No puedo especificar bien las razones, el desencadenante, el soluto que provocó esa reacción. Quizás fueron algunas palabras perdidas que trajo una nube de tormenta pasajera, palabras simples pero de gran desaliento. Quizás fueron las hojas muertas que quedaron guardadas en el baúl del otoño, quizás la humedad se abalanzó sobre mí con su capa de esponja, quizás un perro desganado que se arrastraba al resguardo de la sombra de la siesta. Quizás fue un pombero de la misma siesta, con su sombrero de paja, con una sonrisa maliciosa pero cómplice.
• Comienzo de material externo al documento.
This is an optimization exercise on Yosys and OpenROAD, whose aim is small area and a short achievable clock period, not a production implementation.
Function was checked by simulation only, so behaviour that the tests miss may differ from the original.
Power is estimated from default activity; no workload was simulated.

==> flow/design.v, too long to show whole: its modules and the start of the top module <==
// module sig_altmult_add: 2101 lines
module sig_altmult_add
(
	input signed [15:0] dataa, datab, datac, datad,
	input 		clock, aclr,
	output reg 	[32:0] result
);
  // ...
==> flow/run.sh <==
#!/bin/bash
# synth_recipe.tcl (not shown) runs the flow's synth.tcl, then flattens the netlist and writes it again
# the make line also repeats each setting of config.mk as NAME=value (left out here)
make -C /OpenROAD-flow-scripts/flow DESIGN_CONFIG=/design/flow/config.mk WORK_HOME=/design/flow/orfs CLKGATE_MAP_FILE= SYNTH_SCRIPT=/design/flow/synth_recipe.tcl finish
==> flow/config.mk <==
export PLATFORM = sky130hd
export DESIGN_NAME = sig_altmult_add
export DESIGN_NICKNAME = sig_altmult_add
export VERILOG_FILES = /design/flow/design.v
export SDC_FILE = /design/flow/constraint.sdc
export NUM_CORES = 4
export LEC_CHECK = 0
export ABC_AREA = 1
export CAP_MARGIN = 20
export CORE_MARGIN = 2
export CORE_UTILIZATION = 40
export SETUP_SLACK_MARGIN = 4.0
export SLEW_MARGIN = 20
==> flow/constraint.sdc <==
create_clock -name core_clock -period 7.0 [get_ports {clock}]
set_input_delay 1.4000 -clock core_clock [delete_from_list [all_inputs] [get_ports {clock}]]
set_output_delay 1.4000 -clock core_clock [all_outputs]
set_load 0.01 [all_outputs]
==> impl_results.md, run 1 <==
- Result of the run: complete, no violations
- Critical path data required time: 7490 ps
- Ranking of synthesized cells by area: fa_1, dfxtp_1, xor2_1
- Largest driver fanout on the critical path: 7
- Asr flop ratio synth: 16.9%
- Post-Synth XOR/XNOR Area: 15.8%
- Largest register by flop count: t_r
- Portion of total power attributed to sequential cells: 14.6%
- Fin crit period: 3050 ps
- Dominant cell by count in the synthesized netlist: inv_1
- Post-synthesis sequential element count: 207
- End point of the most critical hold path: v2
- Worst setup skew after layout: 18.1 ps
- Share of total power in the clock network: 10.5%
- Pwr dens: 560 mW/mm^2
- Worst Setup EP: t_r[42]
- Final sequential cell count: 207
- Hold buffer count at CTS: 0
- Highest routed layer: met4
- Number of maximum-capacitance constraint violations: 0
- Sequential fraction of total cell area: 19.2%
- Site Rows: 74
- Flop+latch power: 1.90 mW
- Fmax: 328 MHz
- R2R cell count: 9
- Clock edge transition at the registers on the reported setup and hold paths: 70 ps
- Part of the cycle the worst path needs: 43.6%
- Placed Area: 0.0181 sq mm
==> run 2, diff against run 1 <==
--- a/flow/config.mk
+++ b/flow/config.mk
@@ -9,5 +9,5 @@
 export CAP_MARGIN = 20
 export CORE_MARGIN = 2
 export CORE_UTILIZATION = 40
-export SETUP_SLACK_MARGIN = 4.0
+export SETUP_SLACK_MARGIN = 3.0
 export SLEW_MARGIN = 20
==> impl_results.md, run 2 <==
- Post-layout utilization of the core: 45.9%
- Fmax: 271 MHz (-17%)
- Count of inserted antenna diode cells: 0
- Clock Tree Root: clkbuf_16
- Worst skew pair latency: 550 ps
- Pwr dens: 562 mW/mm^2 (+0.27%)
- Register area share after synthesis: 25.8%
- Largest register FFs: 92
- Number of top-level pins: 99
- Horizontal die dimension: 209 um
- Kind of path behind the tightest hold check: flop to flop
- Count of final setup violators: 0
- Commonest register cell after synthesis: dfxtp_1
- Buffers from clock root to sink, at most: 3
- Clock edge transition at the registers on the reported setup and hold paths: 70 ps (about the same)
- Top library cells by usage in the layout, fill and taps aside: inv_1, xor2_1, o22ai_1
- Total routed wirelength: 49,900 um
- Largest register by flop count: t_r
- Portion of total power attributed to sequential cells: 17.6% (+3.0 points)
- GRT Util Overall: 23.4%
- Via count: 12.3k
- Count of different cell masters after synthesis: 34
- Leakage: 8.90 nW
- Wire per inst: 21.3 um
- Maximum level of the CTS H-tree: 1
- Setup TNS Final: 0 ps
- Iteration-0 DRC Markers: 1,107
- Number of nets in the final layout: 2,152
- Starting Density: 40.7%
- Final estimated routing congestion in global placement: 0.945
- Detailed placer's ending HPWL: 39,100 um
- Part of the cycle the worst path needs: 52.6% (+9.1 points)
- Remaining DRCs: 0
- Worst IR drop on VDD: 0.417 mV
- Worst rel slew slack: 47.2%
- Slew @ Worst Pin: 790 ps
- Biggest area consumer among synthesized cells: fa_1
- EDFF count, synth: 0
- Most common cell after layout, fill and taps aside: inv_1
- Hold buffer count at CTS: 0 (unchanged)
- Internal reg-to-reg setup slack: 3310 ps
- Asr flop ratio synth: 16.9% (unchanged)
- Number of buffers created by CTS: 25
- Net switching share of the total power: 49.8%
- Wire length of the first global-routing pass: 77,100 um
- Via-to-Cell Ratio: 5.25
- Share of total power in the clock network: 12.6% (+2.1 points)
- Ranking of synthesized cells by area: fa_1, dfxtp_1, xor2_1
- Pin count of the biggest net entering global routing: 36
- Die outline height: 209 um
- Count of mapped cells out of synthesis: 1,758
- Post-CTS resize count: 0
- Area of the mapped netlist: 0.0167 sq mm
- Critical path data required time: 7430 ps (-60 ps)
- TritonCTS clock tree: yes
- Fin crit period: 3690 ps (+634 ps)
- Proportion of netlist area held by the largest area contributor: 27.4%
- Dominant cell by count in the synthesized netlist: inv_1
- Result of the run: complete, no violations
- Switch Pwr: 5.28 mW
- Number of failing hold endpoints at the final stage: 0
- Area of the core: 0.0411 sq mm
- Mapped Nets: 2,112
- Site Rows: 74 (unchanged)
- Top cells by instance count after synthesis: inv_1, xor2_1, o22ai_1
- Total congestion overflow: 0
- Area growth from synthesis to layout: 12.8%
- Buffer count from post-CTS setup fixing: 0
- Initial antenna violation count: 1
- Number of maximum-capacitance constraint violations: 0 (unchanged)
- YS warnings: 1
- Avg Cell Area, Syn: 9.52 sq um
- Kind of capture point of the worst setup path: flop
- Number of detailed-routing iterations run before antenna repair: 6
- Int Pwr: 5.32 mW
- Largest registers: t_r x92, result x33
- Number of routed nets with antenna violations: 0
- Final slew viol count: 0
- Layout cells sized above 1: 4.08%
- IO Port Bufs: 98
- Logic pwr share: 69.7%
- Unrepaired setup endpoints after global routing: false
- Vias in the first global route: 12.7k
- Worst Setup Path Type: flop to flop
- Worst setup skew after layout: 26.1 ps (+8.00 ps)
- Largest driver fanout on the critical path: 11 (+4)
- Post-synthesis sequential element count: 207 (unchanged)
- Number of sinks driven by the clock tree: 207
- Die area: 0.0435 sq mm
- Worst Path Arrival: 4120 ps
- Worst setup SP type: flop
-- run 2: critical path: stages (launching register included) --
cell	delay, ps
dfxtp_1	760
inv_1	540
xor2_1	310
fa_1	490
fa_1	450
fa_1	520
inv_1	50
fa_1	430
-- run 2: cell families after synthesis --
| family | count (synthesis) | synth area share (%) |
|---|---|---|
| DFF | 207 | 25.8 |
| buffers and inverters | 443 | 10.2 |
| xor gates and xnor gates | 301 | 15.8 |
| AOI/OAI and AO/OA | 313 | 11.3 |
| other | 1 | 0.0224 |
| adders and majority gates | 288 | 31.8 |
| and+or+nand+nor | 205 | 5.18 |
-- run 2: metrics by stage --
stage / area, sq um / instances / hold WS [ps] / total power [mW] / setup WS (ps)
after floorplan: 16700 / 1758 / 331 / 7.31 / 3880
after global routing: 18900 / 2347 / 354 / 11.9 / 3260
after detailed placement: 18000 / 2303 / 336 / 9.32 / 3320
after global placement: 18000 / 2303 / 332 / 9.13 / 3400
final: 18900 / 2347 / 349 / 10.6 / 3310
after CTS: 18900 / 2347 / 350 / 10.7 / 3320
-- run 2: per-layer routing --
metal | vias up | global-route usage (%) | routed length, um
met5 | - | 0 | 0
met4 | 0 | 6.60 | 1410
met3 | 105 | 7.34 | 5630
met2 | 570 | 35.4 | 21300
met1 | 6044 | 32.1 | 21600
li1 | 5601 | - | -
-- run 2: area by class of cell --
cell class / instances / area, sq um
multi-input combinational: 1108 / 10700
timing repair buffer: 101 / 1000
clock inverter: 8 / 100
inverter: 355 / 1330
fill: 3969 / 22200
tap: 532 / 666
clock buffer: 36 / 749
sequential: 207 / 4320
-- run 2: path summary, 6_finish.rpt --
| path | start | endpoint | cells after the start |
|---|---|---|---|
| worst max-delay path | m1_neg_r[0] | t_r[29] | 7 |
| worst min-delay path | v1 | v2 | 0 |
| worst max register to register | m1_neg_r[0] | t_r[29] | 7 |
| worst min register to register | v1 | v2 | 0 |
| max in group asynchronous | aclr | result[27] | 3 |
| min in group asynchronous | aclr | result[12] | 3 |
-- run 2: power groups by stage --
| stage | Clock [mW] | Sequential (mW) | Combinational (mW) |
|---|---|---|---|
| 6_report | 1.34 | 1.87 | 7.39 |
| 5_1_grt | 1.42 | 1.91 | 8.60 |
| 4_1_cts | 1.37 | 1.87 | 7.44 |
| 3_5_place_dp | 0 | 1.90 | 7.42 |
| 3_3_place_gp | 0 | 1.89 | 7.24 |
| 2_1_floorplan | 0 | 1.85 | 5.46 |
==> run 3, diff against run 2 <==
--- a/flow/config.mk
+++ b/flow/config.mk
@@ -8,6 +8,7 @@
 export ABC_AREA = 1
 export CAP_MARGIN = 20
 export CORE_MARGIN = 2
-export CORE_UTILIZATION = 40
-export SETUP_SLACK_MARGIN = 3.0
+export CORE_UTILIZATION = 60
+export CTS_BUF_LIST = sky130_fd_sc_hd__clkbuf_4 sky130_fd_sc_hd__clkbuf_8
+export SETUP_SLACK_MARGIN = 3.5
 export SLEW_MARGIN = 20
==> impl_results.md, run 3 <==
- Share of total power in the clock network: 12.6% (about the same)
- Starting Density: 60.6% (+20 points)
- Kind of path behind the tightest hold check: flop to flop
- Buffers from clock root to sink, at most: 3 (unchanged)
- Part of the cycle the worst path needs: 49.1% (-3.6 points)
- Wire length of the first global-routing pass: 72,900 um (-5.4%)
- Largest register FFs: 92 (unchanged)
- Ranking of synthesized cells by area: fa_1, dfxtp_1, xor2_1
- Number of routed nets with antenna violations: 0 (unchanged)
- Fmax: 291 MHz (+7.3%)
- Hold buffer count at CTS: 0 (unchanged)
- Number of top-level pins: 99 (unchanged)
- Remaining DRCs: 0 (unchanged)
- Asr flop ratio synth: 16.9% (unchanged)
- Worst setup skew after layout: 44.8 ps (+18.7 ps)
- Die area: 0.0292 sq mm (-33%)
- Initial antenna violation count: 0 (-1)
- Pwr dens: 561 mW/mm^2 (-0.13%)
- EDFF count, synth: 0 (unchanged)
- Count of inserted antenna diode cells: 0 (unchanged)
- Final slew viol count: 0 (unchanged)
- Worst setup startpoint: m1_neg_r[2]
- Unrepaired setup endpoints after global routing: true
- Vias in the first global route: 12.3k (-3.5%)
- Total power of the final layout: 10.6 mW (about the same)
- Number of failing hold endpoints at the final stage: 0 (unchanged)
- Fin crit period: 3430 ps (-251 ps)
- TritonCTS clock tree: yes
- Site Rows: 61 (-18%)
- Int Pwr: 5.34 mW (+0.35%)
- Logic pwr share: 69.8% (about the same)
- Number of detailed-routing iterations run before antenna repair: 6 (unchanged)
- Biggest area consumer among synthesized cells: fa_1
- Via-to-Cell Ratio: 5.59 (+6.5%)
- Die outline height: 171 um (-18%)
- Final estimated routing congestion in global placement: 1.00 (+6.1%)
- # placed instances: 2,147 (-6.8%)
- Setup TNS Final: 0 ps (unchanged)
- Register area share after synthesis: 25.8% (unchanged)
- Setup Slack @ Placement: 3480 ps (+159 ps)
- Source of the worst hold timing path: v1
- Post-layout utilization of the core: 68.4% (+22 points)
- Avg Cell Area, Syn: 9.52 sq um (unchanged)
- Placed Area: 0.0178 sq mm (-1.2%)
- Slew @ Worst Pin: 896 ps (+106 ps)
- Commonest register cell after synthesis: dfxtp_1
- Number of maximum-capacitance constraint violations: 0 (unchanged)
- Proportion of netlist area held by the largest area contributor: 27.4% (unchanged)
- Wire per inst: 21.0 um (-1.3%)
- Top cells by instance count after synthesis: inv_1, xor2_1, o22ai_1
- Critical path data required time: 7410 ps (-20 ps)
- Iteration-0 DRC Markers: 1,173 (+6.0%)
- Top library cells by usage in the layout, fill and taps aside: inv_1, xor2_1, o22ai_1
- Number of sinks driven by the clock tree: 207 (unchanged)
- Detailed placer's ending HPWL: 35,800 um (-8.4%)
- Most common cell after layout, fill and taps aside: inv_1
- Result of the run: complete, no violations
- Layout cells sized above 1: 7.20% (+3.1 points)
- Clock edge transition at the registers on the reported setup and hold paths: 70 ps (about the same)
- IO Port Bufs: 98 (unchanged)
- Area growth from synthesis to layout: 12.9% (about the same)
- Kind of capture point of the worst setup path: flop
- Number of nets in the final layout: 2,186 (+1.6%)
- Total congestion overflow: 0 (unchanged)
- Largest registers: t_r x92, result x33
- Number of buffers created by CTS: 38 (+52%)
- Post-synthesis sequential element count: 207 (unchanged)
- Worst skew pair latency: 580 ps (+30 ps)
- Worst setup SP type: flop
- Largest register by flop count: t_r
- Via count: 12.5k (+1.6%)
- Area of the mapped netlist: 0.0167 sq mm (unchanged)
- Maximum level of the CTS H-tree: 2 (+1)
- Switch Pwr: 5.26 mW (-0.47%)
- Cell area after layout: 0.0189 sq mm (about the same)
- Net switching share of the total power: 49.6% (-0.20 points)
- Pin count of the biggest net entering global routing: 36 (unchanged)
- Final cell count without fillers: 2,238 (-4.6%)
- Worst hold margin: 360 ps (+10.4 ps)
- Total routed wirelength: 47,000 um (-5.9%)
- Horizontal die dimension: 171 um (-18%)
- Portion of total power attributed to sequential cells: 17.6% (about the same)
- Mapped Nets: 2,112 (unchanged)
- Worst Setup Path Type: flop to flop
- Worst-case setup margin in the final layout: 3570 ps (+251 ps)
- Largest driver fanout on the critical path: 11 (unchanged)
- Count of different cell masters after synthesis: 34 (unchanged)
- Area of the core: 0.0276 sq mm (-33%)
- Worst Path Arrival: 3850 ps (-270 ps)
- Worst rel slew slack: 40.3% (-7.0 points)
- Count of final setup violators: 0 (unchanged)
- YS warnings: 1 (unchanged)
- Count of mapped cells out of synthesis: 1,758 (unchanged)
- Clock Tree Root: clkbuf_8
- GRT Util Overall: 33.2% (+9.9 points)
- Worst IR drop on VDD: 0.379 mV (-9.1%)
- Origin of the critical flop-to-flop path: m1_neg_r[2]
- Dominant cell by count in the synthesized netlist: inv_1
- Leakage: 9.03 nW (+1.4%)
## run 3: worst max-delay path, stage by stage (launching register included)
cell,delay [ps]
dfxtp_1,620
inv_1,440
xor2_1,500
fa_1,530
fa_1,460
inv_1,100
fa_1,200
fa_1,430
## run 3: timing repair
item,CTS,global route
resized for setup,1,9
buffers inserted,0,23
endpoints found under the setup margin,2,10
hold endpoints to repair,0,0
pin swaps,0,0
## run 3: worst paths after layout
path / endpoint / slack (ps) / cells after the start
max in group asynchronous: result[32] / 5420 / 3
worst min register to register: v2 / 360 / 0
min in group asynchronous: result[17] / 1270 / 3
worst max-delay path: t_r[70] / 3570 / 7
worst min-delay path: v2 / 360 / 0
worst max register to register: t_r[70] / 3570 / 7
## run 3: per-layer routing
metal	global-route usage [%]	up-vias	share of wire, %
met5	0	-	0
met4	9.10	0	2.9
met3	11.2	111	12
met2	48.6	701	42
met1	47.2	6024	43
li1	-	5681	-
## run 3: layout make-up
cell class | count | area (sq um)
fillers | 2274 | 8730
clock buffers | 50 | 644
well taps | 378 | 473
clock inverters | 18 | 231
flip-flops and latches | 207 | 4330
multi-input cells | 1108 | 10700
inverters | 355 | 1350
repair buffers | 122 | 1160
## run 3: kinds of logic after synthesis
logic type	Yosys count	share of synthesized area, %
simple gates	205	5.18
buf+inv	443	10.2
flops	207	25.8
xor+xnor	301	15.8
fa+ha+maj	288	31.8
compound gates	313	11.3
other cells	1	0.0224
## run 3: power groups by stage
stage,Combinational (mW),Clock (mW),Sequential [mW]
floorplan,5.46,0,1.85
global placement,7.10,0,1.89
detailed placement,7.31,0,1.89
CTS,7.35,1.36,1.87
global route,8.56,1.42,1.91
finish,7.39,1.34,1.87
==> run 4, diff against run 3 <==
--- a/flow/config.mk
+++ b/flow/config.mk
@@ -8,7 +8,6 @@
 export ABC_AREA = 1
 export CAP_MARGIN = 20
 export CORE_MARGIN = 2
-export CORE_UTILIZATION = 60
-export CTS_BUF_LIST = sky130_fd_sc_hd__clkbuf_4 sky130_fd_sc_hd__clkbuf_8
+export CORE_UTILIZATION = 40
 export SETUP_SLACK_MARGIN = 3.5
 export SLEW_MARGIN = 20
==> impl_results.md, run 4 <==
- Area occupied by multi-input gates: 0.0107 sq mm (+0.15%)
- R2R cell count: 7 (unchanged)
- Number of sinks driven by the clock tree: 207 (unchanged)
- Met1 usage in global routing: 32.0% (-15 points)
- Count of inserted antenna diode cells: 0 (unchanged)
- Largest family of logic cells by synthesized area: adder cells
- Area share of and/or/nand/nor cells after synthesis: 5.18% (unchanged)
- Worst IR drop on VDD: 0.436 mV (+15%)
- Number of failing hold endpoints at the final stage: 0 (unchanged)
- Number of routed nets with antenna violations: 0 (unchanged)
- Sequential cell area: 0.00432 sq mm (about the same)
- Count of final setup violators: 0 (unchanged)
- Mapped Nets: 2,112 (unchanged)
- Setup TNS Final: 0 ps (unchanged)
- Layout filler cell count: 3,964 (+74%)
- Detailed placer's ending HPWL: 39,100 um (+9.2%)
- GR Layer Usage met2: 35.5% (-13 points)
- Kind of capture point of the worst setup path: flop
- Most common cell after layout, fill and taps aside: inv_1
- Largest register FFs: 92 (unchanged)
- Number of maximum-capacitance constraint violations: 0 (unchanged)
- Unrepaired setup endpoints after global routing: true
- Fin crit period: 3470 ps (+35.8 ps)
- Wire per inst: 21.3 um (+1.2%)
- Largest driver fanout on the critical path: 12 (+1)
- Top library cells by usage in the layout, fill and taps aside: inv_1, xor2_1, o22ai_1
- TritonCTS clock tree: yes
- Pwr dens: 563 mW/mm^2 (+0.43%)
- Area of the core: 0.0411 sq mm (+49%)
- Commonest register cell after synthesis: dfxtp_1
- Ranking of synthesized cells by area: fa_1, dfxtp_1, xor2_1
- Asr flop ratio synth: 16.9% (unchanged)
- Proportion of netlist area held by the largest area contributor: 27.4% (unchanged)
- Internal reg-to-reg setup slack: 3530 ps (-40 ps)
- Worst rel slew slack: 49.6% (+9.4 points)
- Hold buffer count at CTS: 0 (unchanged)
- Worst skew pair latency: 550 ps (-30 ps)
- Adder-cell share of the synthesized area: 31.8% (unchanged)
- Starting Density: 40.7% (-20 points)
- IO Port Bufs: 98 (unchanged)
- Worst Setup Path Type: flop to flop
- Number of nets in the final layout: 2,161 (-1.1%)
- Fraction of the mapped netlist area in compound gates: 11.3% (unchanged)
- End point of the most critical hold path: v2
- Dominant cell by count in the synthesized netlist: inv_1
- Part of the cycle the worst path needs: 49.6% (+0.51 points)
- Source of the worst hold timing path: v1
- Layout cells sized above 1: 4.88% (-2.3 points)
- Die outline height: 209 um (+22%)
- Die area: 0.0435 sq mm (+49%)
- Kind of path behind the tightest hold check: flop to flop
- Buffers from clock root to sink, at most: 3 (unchanged)
- Wire length of the first global-routing pass: 77,000 um (+5.7%)
- Count of mapped cells out of synthesis: 1,758 (unchanged)
- Busiest grt layer: met2
- Total routed wirelength: 50,100 um (+6.5%)
- Via count: 12.3k (-1.7%)
- Setup Slack @ Placement: 3320 ps (-159 ps)
- Register area share after synthesis: 25.8% (unchanged)
- Total power of the final layout: 10.7 mW (+0.89%)
- Clock edge transition at the registers on the reported setup and hold paths: 60 ps (about the same)
- Top cells by instance count after synthesis: inv_1, xor2_1, o22ai_1
- Result of the run: complete, no violations
- Via-to-Cell Ratio: 5.22 (-6.6%)
- Worst setup SP type: flop
- Clock Tree Root: clkbuf_16
- Site Rows: 74 (+21%)
- Horizontal die dimension: 209 um (+22%)
- Critical path data required time: 7420 ps (about the same)
- Leakage: 8.93 nW (-1.0%)
- Vias in the first global route: 12.7k (+3.7%)
- Fmax: 288 MHz (-1.0%)
- Iteration-0 DRC Markers: 1,006 (-14%)
- Slew @ Worst Pin: 755 ps (-141 ps)
- Worst Path Arrival: 3890 ps (+40 ps)
- Total congestion overflow: 0 (unchanged)
- Initial antenna violation count: 1 (+1)
- Final slew viol count: 0 (unchanged)
- Count of different cell masters after synthesis: 34 (unchanged)
- Origin of the critical flop-to-flop path: m0_neg_r[1]
- Maximum level of the CTS H-tree: 1 (-1)
- Worst-case setup margin in the final layout: 3530 ps (-35.8 ps)
- Pin count of the biggest net entering global routing: 36 (unchanged)
- Area growth from synthesis to layout: 13.4%
- Worst setup skew after layout: 25.7 ps (-19.1 ps)
- EDFF count, synth: 0 (unchanged)
- YS warnings: 1 (unchanged)
- Largest register by flop count: t_r
- Number of detailed-routing iterations run before antenna repair: 5 (-1)
- Post-synthesis mux area share: 0% (unchanged)
- Avg Cell Area, Syn: 9.52 sq um (unchanged)
- Number of top-level pins: 99 (unchanged)
- Remaining DRCs: 0 (unchanged)
- Final estimated routing congestion in global placement: 0.945 (-5.7%)
- Number of buffers created by CTS: 25 (-34%)
- Post-synthesis sequential element count: 207 (unchanged)
- Largest registers: t_r x92, result x33
- Reg-to-Reg End: t_r[42]
- GR Layer Usage met3: 7.31% (-3.9 points)
- Post-Synth XOR/XNOR Area: 15.8% (unchanged)
- Biggest area consumer among synthesized cells: fa_1
- Area of the mapped netlist: 0.0167 sq mm (unchanged)
- Hold Path Cell Cnt: 0 (unchanged)
- GRT Util Overall: 23.4% (-9.9 points)
==> run 4: cell families (layout without fill, tap and decap cells) <==
kind of cell | after synthesis | count (layout)
AND/OR/NAND/NOR | 205 | 205
adder cells (fa/ha/maj) | 288 | 288
other | 1 | 1
buffers and inverters | 443 | 509
flip-flops | 207 | 207
XOR/XNOR | 301 | 301
AO/OA/AOI/OAI | 313 | 313
==> run 4: critical path: stages, from the launching register on <==
cell and delay [ps]:
dfxtp_1 570, inv_1 440, xor2_1 300, fa_1 450, fa_1 550, inv_1 60
fa_1 520, fa_1 450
O tal vez fue el olor a tierra mojada que sabe prevenirnos antes de la lluvia.

Pero debo tener cuidado, porque retornarte es costumbre. Y a las costumbres, como a los vicios y a los amores de septiembre, no se los lleva una ola cargada de sal. Ni siquiera el surtidor de una fuente en una plaza, ni siquiera el sol eterno del solsticio de verano. Y no sería extraño –incluso para vos, que ya es decir mucho- que algún día, entre mates bajo la frescura del sauce, el triste sauce del patio de la casa de la abuela; insisto, no sería extraño que de repente sienta el vientre lleno por la mitad, que me invada la insatisfacción, y que todo eso se deba a haberte dejado.

Tengo miedo, miedo de quedarme sin nada por arriesgar las últimas fichas, y llegar a casa temprano y con los bolsillos agujereados de llanto. Tengo miedo, sabés; vení, te hago un lugar en mi cama. Vení, cubrime con tu sábana de enero en el sur –aunque esté fría como vos-. Vení; cuidame, puta.